### Work order
Repeat only the lines running from the beginning of the material through the line that contains "- 7-bit == test, second input constant :: 1".
━━━━━━━━━━━━━━━━
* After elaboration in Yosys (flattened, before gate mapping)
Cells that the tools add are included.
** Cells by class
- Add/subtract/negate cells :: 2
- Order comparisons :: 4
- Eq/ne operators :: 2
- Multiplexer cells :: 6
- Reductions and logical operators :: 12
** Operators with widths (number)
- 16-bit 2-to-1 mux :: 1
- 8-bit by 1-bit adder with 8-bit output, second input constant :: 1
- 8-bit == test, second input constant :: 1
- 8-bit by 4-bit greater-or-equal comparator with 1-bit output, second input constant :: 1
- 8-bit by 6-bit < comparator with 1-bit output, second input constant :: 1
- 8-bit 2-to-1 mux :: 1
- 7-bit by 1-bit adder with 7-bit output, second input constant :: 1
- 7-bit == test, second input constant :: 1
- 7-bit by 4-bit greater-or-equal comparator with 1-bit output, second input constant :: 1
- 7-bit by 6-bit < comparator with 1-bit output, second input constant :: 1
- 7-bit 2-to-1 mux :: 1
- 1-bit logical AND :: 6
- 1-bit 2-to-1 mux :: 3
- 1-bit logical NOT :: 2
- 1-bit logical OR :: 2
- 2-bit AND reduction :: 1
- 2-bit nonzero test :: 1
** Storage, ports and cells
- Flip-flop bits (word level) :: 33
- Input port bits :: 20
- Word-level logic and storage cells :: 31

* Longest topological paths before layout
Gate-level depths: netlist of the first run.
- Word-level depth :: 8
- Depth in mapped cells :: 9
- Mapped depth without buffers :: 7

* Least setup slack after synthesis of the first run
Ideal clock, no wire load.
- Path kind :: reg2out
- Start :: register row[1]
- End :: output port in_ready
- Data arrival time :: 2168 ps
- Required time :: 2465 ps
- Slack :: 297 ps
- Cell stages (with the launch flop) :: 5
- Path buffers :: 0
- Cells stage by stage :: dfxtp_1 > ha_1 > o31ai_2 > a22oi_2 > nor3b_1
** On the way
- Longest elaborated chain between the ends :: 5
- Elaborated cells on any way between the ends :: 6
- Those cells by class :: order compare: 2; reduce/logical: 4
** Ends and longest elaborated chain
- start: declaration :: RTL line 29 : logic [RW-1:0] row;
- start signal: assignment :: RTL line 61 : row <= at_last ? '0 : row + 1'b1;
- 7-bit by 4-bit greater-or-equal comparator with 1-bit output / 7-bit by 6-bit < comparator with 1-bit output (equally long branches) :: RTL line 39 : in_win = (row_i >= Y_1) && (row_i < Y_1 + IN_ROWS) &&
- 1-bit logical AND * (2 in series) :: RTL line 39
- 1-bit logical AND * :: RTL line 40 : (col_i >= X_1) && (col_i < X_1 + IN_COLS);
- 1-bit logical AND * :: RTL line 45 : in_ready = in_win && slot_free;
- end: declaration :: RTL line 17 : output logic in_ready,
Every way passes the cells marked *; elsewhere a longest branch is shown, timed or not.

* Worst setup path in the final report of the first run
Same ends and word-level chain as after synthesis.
**src/rtl/stepper_step_gen.sv**
```systemverilog
`default_nettype none
// ============================================================================
//  Module      : stepper_step_gen
//  Description : Turns one 32-bit move command into a 50%-duty step square
//                wave plus two direction pins. The half-period is obtained
//                from DIV_NUMERATOR / speed with a bit-serial restoring
//                divider (one quotient bit per clock, no combinational
//                divide). Exactly the commanded number of steps is emitted,
//                then a one-cycle done pulse is raised.
//  Options     : STEP_POSITION_EN - adds the signed 32-bit o_Position
//                accumulator (+1 per step for dir 0, -1 for dir 1).
//  Revision    : 1.0 - initial release
// ============================================================================
module stepper_step_gen #(
  parameter int NUM_W         = 24,
  parameter int DIV_NUMERATOR = 1800000,
  parameter int MIN_HALF      = 2
) (
  input  logic        i_Clock,
  input  logic        i_Reset,
  input  logic        i_Cmd_Valid,
  input  logic [31:0] i_Cmd_Word,
  input  logic        i_Abort,
  output logic        o_Cmd_Ready,
  output logic        o_Step,
  output logic        pin1,
  output logic        pin2,
  output logic        o_Busy,
  output logic        o_Done,
  output logic        o_Err,
  output logic        o_Aborted,
  output logic [15:0] o_Steps_Done
`ifdef STEP_POSITION_EN
  ,
  output logic signed [31:0] o_Position
`endif
);

  localparam int              c_CNT_W     = (NUM_W > 1) ? $clog2(NUM_W) : 1;
  localparam logic [NUM_W-1:0] c_NUMERATOR = NUM_W'(DIV_NUMERATOR);
  localparam logic [NUM_W-1:0] c_MIN_HALF  = NUM_W'(MIN_HALF);
  localparam logic [NUM_W-1:0] c_ONE       = NUM_W'(1);
  localparam logic [c_CNT_W-1:0] c_DIV_LAST = c_CNT_W'(NUM_W - 1);

  typedef enum logic [2:0] {
    S_IDLE   = 3'd0,
    S_DIVIDE = 3'd1,
    S_RUN_HI = 3'd2,
    S_RUN_LO = 3'd3,
    S_DONE   = 3'd4
  } state_t;

  state_t              r_State;
  state_t              w_Next_State;

  logic [14:0]         r_Speed;
  logic [15:0]         r_Count;
  logic                r_Pin1;
  logic                r_Pin2;
  logic                r_Step;
  logic                r_Err;
  logic                r_Aborted;
  logic [15:0]         r_Steps_Done;
  logic [NUM_W-1:0]    r_Rem;
  logic [NUM_W-1:0]    r_Quot;
  logic [c_CNT_W-1:0]  r_Div_Cnt;
  logic [NUM_W-1:0]    r_Timer;

  logic                w_Accept;
  logic [14:0]         w_Cmd_Speed;
  logic [15:0]         w_Cmd_Count;
  logic                w_In_Move;
  logic                w_Abort;
  logic [NUM_W:0]      w_Rem_Shift;
  logic [NUM_W:0]      w_Divisor;
  logic                w_Fits;
  logic [NUM_W-1:0]    w_Rem_Sub;
  logic [NUM_W-1:0]    w_Half;
  logic                w_Phase_Last;
  logic                w_Div_Last;
  logic [15:0]         w_Steps_Inc;
  logic                w_Target_Hit;
  logic                w_Step_Complete;

  assign w_Accept    = i_Cmd_Valid && (r_State == S_IDLE);
  assign w_Cmd_Speed = i_Cmd_Word[30:16];
  assign w_Cmd_Count = i_Cmd_Word[15:0];
  assign w_In_Move   = (r_State == S_DIVIDE) || (r_State == S_RUN_HI) ||
                       (r_State == S_RUN_LO);
  assign w_Abort     = i_Abort && w_In_Move;

  // Restoring divide: r_Quot starts as the numerator and shifts its MSB into
  // the partial remainder while the new quotient bit enters from the right.
  // The remainder always stays below the 15-bit divisor, so dropping the top
  // bit of the subtraction result loses nothing.
  assign w_Rem_Shift = {r_Rem, r_Quot[NUM_W-1]};
  assign w_Divisor   = {{(NUM_W + 1 - 15){1'b0}}, r_Speed};
  assign w_Fits      = (w_Rem_Shift >= w_Divisor);
  assign w_Rem_Sub   = w_Rem_Shift[NUM_W-1:0] - w_Divisor[NUM_W-1:0];

  // After DIVIDE r_Quot holds the raw quotient; the clamp is applied on use.
  assign w_Half       = (r_Quot < c_MIN_HALF) ? c_MIN_HALF : r_Quot;
  assign w_Phase_Last = (r_Timer == (w_Half - c_ONE));
  assign w_Div_Last   = (r_Div_Cnt == c_DIV_LAST);
  assign w_Steps_Inc  = r_Steps_Done + 16'd1;
  assign w_Target_Hit = (w_Steps_Inc == r_Count);

  // A step counts only when its low phase finishes without an abort.
  assign w_Step_Complete = (r_State == S_RUN_LO) && !i_Abort && w_Phase_Last;

  // State register.
  always_ff @(posedge i_Clock) begin
    if (i_Reset) begin
      r_State <= S_IDLE;
    end else begin
      r_State <= w_Next_State;
    end
  end

  // Next-state decode and state-derived handshake outputs.
  always_comb begin
    w_Next_State = r_State;
    o_Cmd_Ready  = 1'b0;
    o_Busy       = 1'b1;
    o_Done       = 1'b0;
    case (r_State)
      S_IDLE: begin
        o_Cmd_Ready = 1'b1;
        o_Busy      = 1'b0;
        if (w_Accept) begin
          if ((w_Cmd_Speed == 15'd0) || (w_Cmd_Count == 16'd0)) begin
            w_Next_State = S_DONE;
          end else begin
            w_Next_State = S_DIVIDE;
          end
        end
      end
      S_DIVIDE: begin
        if (i_Abort) begin
          w_Next_State = S_DONE;
        end else if (w_Div_Last) begin
          w_Next_State = S_RUN_HI;
        end
      end
      S_RUN_HI: begin
        if (i_Abort) begin
          w_Next_State = S_DONE;
        end else if (w_Phase_Last) begin
          w_Next_State = S_RUN_LO;
        end
      end
      S_RUN_LO: begin
        if (i_Abort) begin
          w_Next_State = S_DONE;
        end else if (w_Phase_Last) begin
          w_Next_State = w_Target_Hit ? S_DONE : S_RUN_HI;
        end
      end
      S_DONE: begin
        o_Done       = 1'b1;
        w_Next_State = S_IDLE;
      end
      default: begin
        w_Next_State = S_IDLE;
      end
    endcase
  end

  // Command capture, divider iteration, phase timer and step bookkeeping.
  always_ff @(posedge i_Clock) begin
    if (i_Reset) begin
      r_Speed      <= '0;
      r_Count      <= '0;
      r_Pin1       <= 1'b0;
      r_Pin2       <= 1'b0;
      r_Err        <= 1'b0;
      r_Aborted    <= 1'b0;
      r_Steps_Done <= '0;
      r_Rem        <= '0;
      r_Quot       <= '0;
      r_Div_Cnt    <= '0;
      r_Timer      <= '0;
    end else begin
      // The error flag lives exactly for the DONE cycle that follows accept.
      r_Err <= w_Accept && (w_Cmd_Speed == 15'd0);
      if (w_Abort) begin
        r_Aborted <= 1'b1;
      end
      case (r_State)
        S_IDLE: begin
          if (w_Accept) begin
            r_Speed      <= w_Cmd_Speed;
            r_Count      <= w_Cmd_Count;
            r_Pin1       <= i_Cmd_Word[31];
            r_Pin2       <= ~i_Cmd_Word[31];
            r_Aborted    <= 1'b0;
            r_Steps_Done <= '0;
            r_Rem        <= '0;
            r_Quot       <= c_NUMERATOR;
            r_Div_Cnt    <= '0;
            r_Timer      <= '0;
          end
        end
        S_DIVIDE: begin
          r_Quot    <= {r_Quot[NUM_W-2:0], w_Fits};
          r_Rem     <= w_Fits ? w_Rem_Sub : w_Rem_Shift[NUM_W-1:0];
          r_Div_Cnt <= r_Div_Cnt + c_CNT_W'(1);
        end
        S_RUN_HI: begin
          r_Timer <= w_Phase_Last ? '0 : (r_Timer + c_ONE);
        end
        S_RUN_LO: begin
          r_Timer <= w_Phase_Last ? '0 : (r_Timer + c_ONE);
          if (w_Step_Complete) begin
            r_Steps_Done <= w_Steps_Inc;
          end
        end
        default: begin
          r_Timer <= '0;
        end
      endcase
    end
  end

  // Step output follows the RUN_HI state one clock late, which places the
  // first rising edge NUM_W+1 clocks after accept; an abort drops it at once.
  always_ff @(posedge i_Clock) begin
    if (i_Reset) begin
      r_Step <= 1'b0;
    end else begin
      r_Step <= (r_State == S_RUN_HI) && !i_Abort;
    end
  end

`ifdef STEP_POSITION_EN
  logic signed [31:0] r_Position;

  // Signed position accumulator; survives accepts and wraps naturally.
  always_ff @(posedge i_Clock) begin
    if (i_Reset) begin
      r_Position <= '0;
    end else if (w_Step_Complete) begin
      r_Position <= r_Pin1 ? (r_Position - 32'sd1) : (r_Position + 32'sd1);
    end
  end

  assign o_Position = r_Position;
`else
  // Position tracking is not built in this configuration.
`endif

  assign o_Step       = r_Step;
  assign pin1         = r_Pin1;
  assign pin2         = r_Pin2;
  assign o_Err        = r_Err;
  assign o_Aborted    = r_Aborted;
  assign o_Steps_Done = r_Steps_Done;

endmodule
`default_nettype wire
```
`config.mk`:
```
export PLATFORM = sky130hd
export DESIGN_NAME = id_scoreboard
export DESIGN_NICKNAME = d
export VERILOG_FILES = /design/src/rtl/id_scoreboard.sv
export SDC_FILE = /design/constraint.sdc
export NUM_CORES = 1
export LEC_CHECK = 0
export BUFFER_PORTS_ARGS = -buffer_cell sky130_fd_sc_hd__buf_4
export CAP_MARGIN = 20
export CORE_UTILIZATION = 35
export CTS_CLUSTER_DIAMETER = 30
export DETAILED_ROUTE_END_ITERATION = 8
export PLACE_DENSITY = 0.57
export SLEW_MARGIN = 5
export SYNTH_ARGS = -nofsm -noshare
export SYNTH_HDL_FRONTEND = slang
export SYNTH_SLANG_ARGS = --single-unit
```
`constraint.sdc`:
```
create_clock -name clk -period 7.4 [get_ports clk]
set_clock_uncertainty 0.15 [all_clocks]
set_input_delay 1.48 -clock clk [delete_from_list [all_inputs] [get_ports clk]]
set_output_delay 1.48 -clock clk [all_outputs]
set_load 0.005 [all_outputs]
```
━━━━━━━━━━━━━━━━
### Response to this task
* After elaboration in Yosys (flattened, before gate mapping)
Cells that the tools add are included.
** Cells by class
- Add/subtract/negate cells :: 2
- Order comparisons :: 4
- Eq/ne operators :: 2
- Multiplexer cells :: 6
- Reductions and logical operators :: 12
** Operators with widths (number)
- 16-bit 2-to-1 mux :: 1
- 8-bit by 1-bit adder with 8-bit output, second input constant :: 1
- 8-bit == test, second input constant :: 1
- 8-bit by 4-bit greater-or-equal comparator with 1-bit output, second input constant :: 1
- 8-bit by 6-bit < comparator with 1-bit output, second input constant :: 1
- 8-bit 2-to-1 mux :: 1
- 7-bit by 1-bit adder with 7-bit output, second input constant :: 1
- 7-bit == test, second input constant :: 1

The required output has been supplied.